- Type: Geological formation
- Unit of: Coal Creek domain
- Area: southeastern Llano Uplift, Texas-(central)
- Thickness: maximum of 1.4 mi (2.3 km)

Lithology
- Primary: serpentinite
- Other: soapstone

Location
- Coordinates: 30°28′50″N 98°37′48″W﻿ / ﻿30.48056°N 98.63000°W
- Region: Llano Uplift, Texas
- Country: United States
- Extent: 2.54 sq mi (6.6 km^{2})

Type section
- Named for: Coal Creek, a local intermittent stream
- Named by: Virgil E. Barnes
- Year defined: 1940

= Coal Creek Serpentinite (Texas geology) =

Precambrian geologic formation in Llano Uplift, Texas

The Coal Creek Serpentinite (Coal Creek Serpentine) is a name for a Precambrian rock formation that outcrops on the southeastern side of the Llano Uplift in Gillespie and Blanco counties, Texas. The Coal Creek Serpentinite is tabular south-dipping body of serpentinite. Its outcrop is about 3.7 mi long along an east–west axis and varies in width from 0.3 to 1.4 mi. Along the central part of the body, the southern contact of the serpentinite slopes about 60° to the south and gradually decreases in dip to about 40° further west. The southern and northern contacts are shear zones. The serpentinite underlies a very sparsely vegetated east–west trending ridge.

V. E. Barnes named the Coal Creek Serpentinite in 1940 for Coal Creek. This creek is a broad intermittent stream that transports granite wash and crosses the western end of the serpentinite outcrop.

== Accessibility ==
The entire outcrop can be accessed by driving on Willow City Loop and County Road 310. The easiest way of getting to a decent outcrop is turning onto Willow City Loop off of State Road 16. The Coal Creek Serpentinite is accessible only by entering private property, so prior permission is required. The Willow City Loop, which is the main route can be accessed by the public, however signs are posted exclaiming no one can stop for anything.

==Geology==
Coal Creek Serpentinite is a large tabular body of serpentinized harzburgite. It is in tectonic contact with the enclosing meta-igneous rocks and shows a complex history of serpentinization, metamorphism, and deformation. It is highly foliated and intruded by numerous thin metabasaltic dikes that show metasomatic alteration zones at their margins.
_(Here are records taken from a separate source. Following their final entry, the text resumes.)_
===== config.mk =====
export PLATFORM = sky130hd
export DESIGN_NAME = ysyx_alu
export DESIGN_NICKNAME = d
export VERILOG_FILES = /design/src/rtl/ysyx_alu_pkg.sv /design/src/rtl/ysyx_alu_cmp.sv /design/src/rtl/ysyx_alu.sv
export SDC_FILE = /design/constraint.sdc
export NUM_CORES = 1
export LEC_CHECK = 0
export BUFFER_PORTS_ARGS = -buffer_cell sky130_fd_sc_hd__buf_2
export CAP_MARGIN = 20
export CORE_MARGIN = 2
export CORE_UTILIZATION = 39
export DETAILED_ROUTE_END_ITERATION = 8
export PLACE_DENSITY = 0.71
export SYNTH_ARGS = -nofsm -noshare
export SYNTH_HDL_FRONTEND = slang
export SYNTH_SLANG_ARGS = --single-unit

===== constraint.sdc =====
create_clock -name vclk -period 8.8
set_input_delay 0.44 -clock vclk [all_inputs]
set_output_delay 0.44 -clock vclk [all_outputs]
set_load 0.02 [all_outputs]

===== src/rtl/ysyx_alu_pkg.sv =====
// Shared definitions for the RV32E execute-stage ALU.
// The bit positions of the one-hot alu_op vector and the vector width.
package ysyx_alu_pkg;

   localparam int ALU_OP_W = 17;

   localparam int ALU_ADD  = 0;
   localparam int ALU_SUB  = 1;
   localparam int ALU_SLT  = 2;
   localparam int ALU_SLTU = 3;
   localparam int ALU_AND  = 4;
   localparam int ALU_OR   = 5;
   localparam int ALU_XOR  = 6;
   localparam int ALU_SLL  = 7;
   localparam int ALU_SRL  = 8;
   localparam int ALU_SRA  = 9;
   localparam int ALU_LUI  = 10;
   localparam int ALU_BEQ  = 11;
   localparam int ALU_BNE  = 12;
   localparam int ALU_BLT  = 13;
   localparam int ALU_BGE  = 14;
   localparam int ALU_BLTU = 15;
   localparam int ALU_BGEU = 16;

endpackage


===== src/rtl/ysyx_alu_cmp.sv =====
// Branch condition evaluator for the ALU.
// br_op is alu_op[16:11], ordered BEQ, BNE, BLT, BGE, BLTU, BGEU from bit 0 upward.
module ysyx_alu_cmp
   import ysyx_alu_pkg::*;
(
   input  logic [31:0] src3,
   input  logic [31:0] src4,
   input  logic [5:0]  br_op,
   output logic        cond
);

   logic eq;
   logic lt;
   logic ltu;

   assign eq  = (src3 == src4);
   assign lt  = ($signed(src3) < $signed(src4));
   assign ltu = (src3 < src4);

   // JAL/JALR carry no branch bit and are always taken; several bits OR together.
   always_comb begin
      cond = 1'b0;
      if (br_op == 6'd0) begin
         cond = 1'b1;
      end else begin
         cond = (br_op[ALU_BEQ  - ALU_BEQ] &  eq)
              | (br_op[ALU_BNE  - ALU_BEQ] & ~eq)
              | (br_op[ALU_BLT  - ALU_BEQ] &  lt)
              | (br_op[ALU_BGE  - ALU_BEQ] & ~lt)
              | (br_op[ALU_BLTU - ALU_BEQ] &  ltu)
              | (br_op[ALU_BGEU - ALU_BEQ] & ~ltu);
      end
   end

endmodule


===== src/rtl/ysyx_alu.sv =====
// RV32E integer ALU: one-hot op select, AND-OR result mux, branch/jump mode.
// Defining ALU_OUT_REG_EN registers both outputs on posedge clk (1-cycle latency).
module ysyx_alu
   import ysyx_alu_pkg::*;
#(
   parameter int XLEN = 32
) (
   input  logic                clk,
   input  logic                rst,
   input  logic                double_cal,
   input  logic [ALU_OP_W-1:0] alu_op,
   input  logic [XLEN-1:0]     alu_src1,
   input  logic [XLEN-1:0]     alu_src2,
   input  logic [XLEN-1:0]     alu_src3,
   input  logic [XLEN-1:0]     alu_src4,
   output logic [XLEN-1:0]     alu_result1,
   output logic [XLEN-1:0]     alu_result2
);

   logic [XLEN-1:0] add_res;
   logic [XLEN-1:0] sub_res;
   logic [XLEN-1:0] slt_res;
   logic [XLEN-1:0] sltu_res;
   logic [XLEN-1:0] sll_res;
   logic [XLEN-1:0] srl_res;
   logic [XLEN-1:0] sra_res;
   logic [4:0]      shamt;
   logic            cond;
   logic [XLEN-1:0] res1_comb;
   logic [XLEN-1:0] res2_comb;

   assign shamt    = alu_src2[4:0];
   assign add_res  = alu_src1 + alu_src2;
   assign sub_res  = alu_src1 - alu_src2;
   assign slt_res  = {{(XLEN-1){1'b0}}, ($signed(alu_src1) < $signed(alu_src2))};
   assign sltu_res = {{(XLEN-1){1'b0}}, (alu_src1 < alu_src2)};
   assign sll_res  = alu_src1 << shamt;
   assign srl_res  = alu_src1 >> shamt;
   assign sra_res  = $signed(alu_src1) >>> shamt;

   ysyx_alu_cmp u_cmp (
      .src3  (alu_src3),
      .src4  (alu_src4),
      .br_op (alu_op[ALU_BGEU:ALU_BEQ]),
      .cond  (cond)
   );

   // Branch bits never feed result1 in normal mode; in branch mode result1 is the even target.
   always_comb begin
      res1_comb = '0;
      res2_comb = '0;
      if (double_cal) begin
         res1_comb = add_res & ~{{(XLEN-1){1'b0}}, 1'b1};
         res2_comb = {{(XLEN-1){1'b0}}, cond};
      end else begin
         res1_comb = ({XLEN{alu_op[ALU_ADD]}}  & add_res)
                   | ({XLEN{alu_op[ALU_SUB]}}  & sub_res)
                   | ({XLEN{alu_op[ALU_SLT]}}  & slt_res)
                   | ({XLEN{alu_op[ALU_SLTU]}} & sltu_res)
                   | ({XLEN{alu_op[ALU_AND]}}  & (alu_src1 & alu_src2))
                   | ({XLEN{alu_op[ALU_OR]}}   & (alu_src1 | alu_src2))
                   | ({XLEN{alu_op[ALU_XOR]}}  & (alu_src1 ^ alu_src2))
                   | ({XLEN{alu_op[ALU_SLL]}}  & sll_res)
                   | ({XLEN{alu_op[ALU_SRL]}}  & srl_res)
                   | ({XLEN{alu_op[ALU_SRA]}}  & sra_res)
                   | ({XLEN{alu_op[ALU_LUI]}}  & alu_src2);
      end
   end

`ifdef ALU_OUT_REG_EN
   always_ff @(posedge clk or posedge rst) begin
      if (rst) begin
         alu_result1 <= '0;
         alu_result2 <= '0;
      end else begin
         alu_result1 <= res1_comb;
         alu_result2 <= res2_comb;
      end
   end
`else
   // The combinational build has no use for clk/rst; fold them into an unused net.
   logic unused_clk_rst;
   assign unused_clk_rst = clk ^ rst;
   assign alu_result1    = res1_comb;
   assign alu_result2    = res2_comb;
`endif

endmodule


==> summary.txt <==
Placed design
  – Placement Setup Slack: 3610 ps
  – DP Wirelength: approximately 36000 um
  – Cell area reported after detailed placement: 0.0113 mm2
  – Quantity of I/O buffers inserted on ports: 179
  – Final GP Congestion: 1.08

Global routing
  – Global-route usage over all layers: 0.312
  – Pin count of the biggest net entering global routing: 59
  – Antenna violations before repair: 0
  – Overall overflow remaining after global route: 0
  – Number of global-route vias before repair: 11500
  – Wire length of the first global-routing pass: between 60000 and 70000 um

Worst setup path
  – Cell chain of the critical path: buf_2 -> inv_1 -> ha_1 -> a21oi_1 -> o211ai_1 -> a41oi_1 -> a211oi_1 -> o2111ai_1 -> a211oi_1 -> a31oi_1 -> o22ai_1 -> buf_2
  – Slowest cell on the critical path: sky130_fd_sc_hd__inv_1
  – CP Max Fanout: 32
  – Worst Path Class, Setup: in2out
  – Required time worst endpoint: 8360 ps
  – Worst Setup Start Kind: input port
  – Longest individual stage delay on the worst path: approximately 660 ps
  – Crit. End Element: output pin
  – Worst Path Arrival: 4900 ps

Power and ir drop
  – PnR Total Power: approximately 0.84 mW
  – Power share of the sequential group: 0
  – Net switching power: approximately 0.54 mW
  – Switching share of power: 0.638
  – Power Internal: 0.304 mW
  – VDD IR-drop max: about 0.000042 V
  – Clock Power Share: 0
  – Total power per unit cell area: 74.0 mW/mm2
  – Share of total power in combinational logic: 1.000
  – Static leakage power: between 5 and 6 nW

Synthesis
  – Average cell area after synthesis: 7.16 um2
  – Sequential area share after synthesis: 0
  – Number of warning messages in the yosys log: 0
  – Mux contribution to synthesized area: 0.175
  – Arithmetic-cell share of the synthesized area counting full adders, half adders and majority gates: 0.157
  – Xor/xnor cell area share of the yosys netlist: 0.0274
  – Dominant combinational cell family by area after synthesis: compound AO/OA/AOI/OAI gates
  – Area fraction in and, or, nand and nor cells after synthesis: 0.188
  – Post-Syn Area: 0.0105 mm2
  – Library cells used by synthesis: 85
  – Area fraction in compound gates after synthesis: 0.334
  – Count of mapped cells out of synthesis: roughly 1500

Finish
  – Antenna diode count: 0
  – Fin nets: 1833
  – Combined flip-flop and latch cell area: 0 um2
  – Fin area: 0.0113 mm2
  – Number of sequential storage elements: 0
  – Share of cells above drive strength 1: 0.195
  – # clk buffers: 0
  – Area growth from synthesis to layout: 7.60%

Die
  – Die area: 0.0284 mm2
  – Die W: 168 um
  – Rows: 60
  – Placeable core area: between 0.02 and 0.03 mm2
  – # IOs: ~210
  – DIE HEIGHT: 168 um
  – Initial Utilization: 0.394

Timing
  – Max Freq: 187 MHz
  – Fin Hold WS: around 1300 ps
  – Unrepaired setup endpoints after global routing: false
  – Final Cycle Share: 0.606
  – Final Critical Period: 5340 ps
  – Final number of max-transition violations: 0
  – Hold violation count in the final report: 0
  – Final setup vio count: 0
  – Worst slew margin relative to its limit: 0.349
  – Total negative slack: 0 ps
  – Setup WS post-layout: 3460 ps
  – Worst-Margin Slew: 975 ps

Clock tree
  – Number of gates resized after CTS: 0
  – Hold buffer count at cts: 0
  – Setup repair bufs after CTS: 0

Routing
  – First-pass iteration count of the detailed router: 9
  – Post-detailed-route wirelength per cell: 24.5 um
  – Via count normalized by instance count: 6.68
  – Post-route DRC violation count: 0
  – DRT iter0 DRCs: 1722
  – Number of nets with antenna violations after detailed routing: 0
  – Sum of routed wire length over all layers: 46400 um
  – Vias after detailed routing: 12600

Run
  – Max-cap violations: 0

Outcome
  – Result of the run: finished clean

Worst hold path
  – Type of the tightest min-delay check: in2out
The serpentinite varies widely in color, texture, and structure. In color, it exhibits various shades of green, ranging from light yellowish green through dark green to very dark-colored rocks with a greenish cast.

The Coal Creek Serpentinite is typically composed of lizardite cross-cut by secondary veins of chrysotile and layers of accessory magnetite, tremolite, talc, chlorite, and relict chromite. The massive specimens of this serpentinite exhibit a lizardite mesh texture that represent pseudomorphs after olivine, pyroxene, and minor metamorphic amphibole. The presence of olivine, orthopyroxene, and anthophyllite in two specimens suggest that the Coal Creek Serpentinite is metamorphosed harzburgite. This is interpreted to indicate that the serpentinite is the highly altered ultramafic tectonite portion of an ophiolite.

The contacts of the Coal Creek Serpentinite with the surrounding metamorphosed igneous rocks consists entirely of shear zones. Its southern edge is bordered by the Big Branch Gneiss except along Big Branch Creek where it lies adjacent to a small sliver of Packsaddle Schist. Along its northern margin, the Big Branch Gneiss and Packsaddle Schist are in contact with this body of serpentinite.

==Coal Creek Domain==
Th Coal Creek Serpentinite is part of the Coal Creek Domain. The Coal Creek Domain consists of metamorphosed, and deformed (foliated, sheared, and faulted) diorite and tonalite igneous plutons, including the Big Branch Gneiss, that are exposed within southeastern Llano Uplift. Crystallization ages (U–Pb dating of zircons) of the original igneous protoliths lie in the ranges of 1326–1301 Ma and 1286–1275 Ma. The Coal Creek Serpentinite is interpreted to be a piece of oceanic crust that was tectonically incorporated within the Coal Creek Domain during the accretion of an island arc by plate tectonics to continental crust (Packsaddle Schist) of Laurentia. A thick mylonite zone, the Sandy Creek shear zone, is the boundary between the Coal Creek Domain (island arc) and Packsaddle Schist (Laurentia).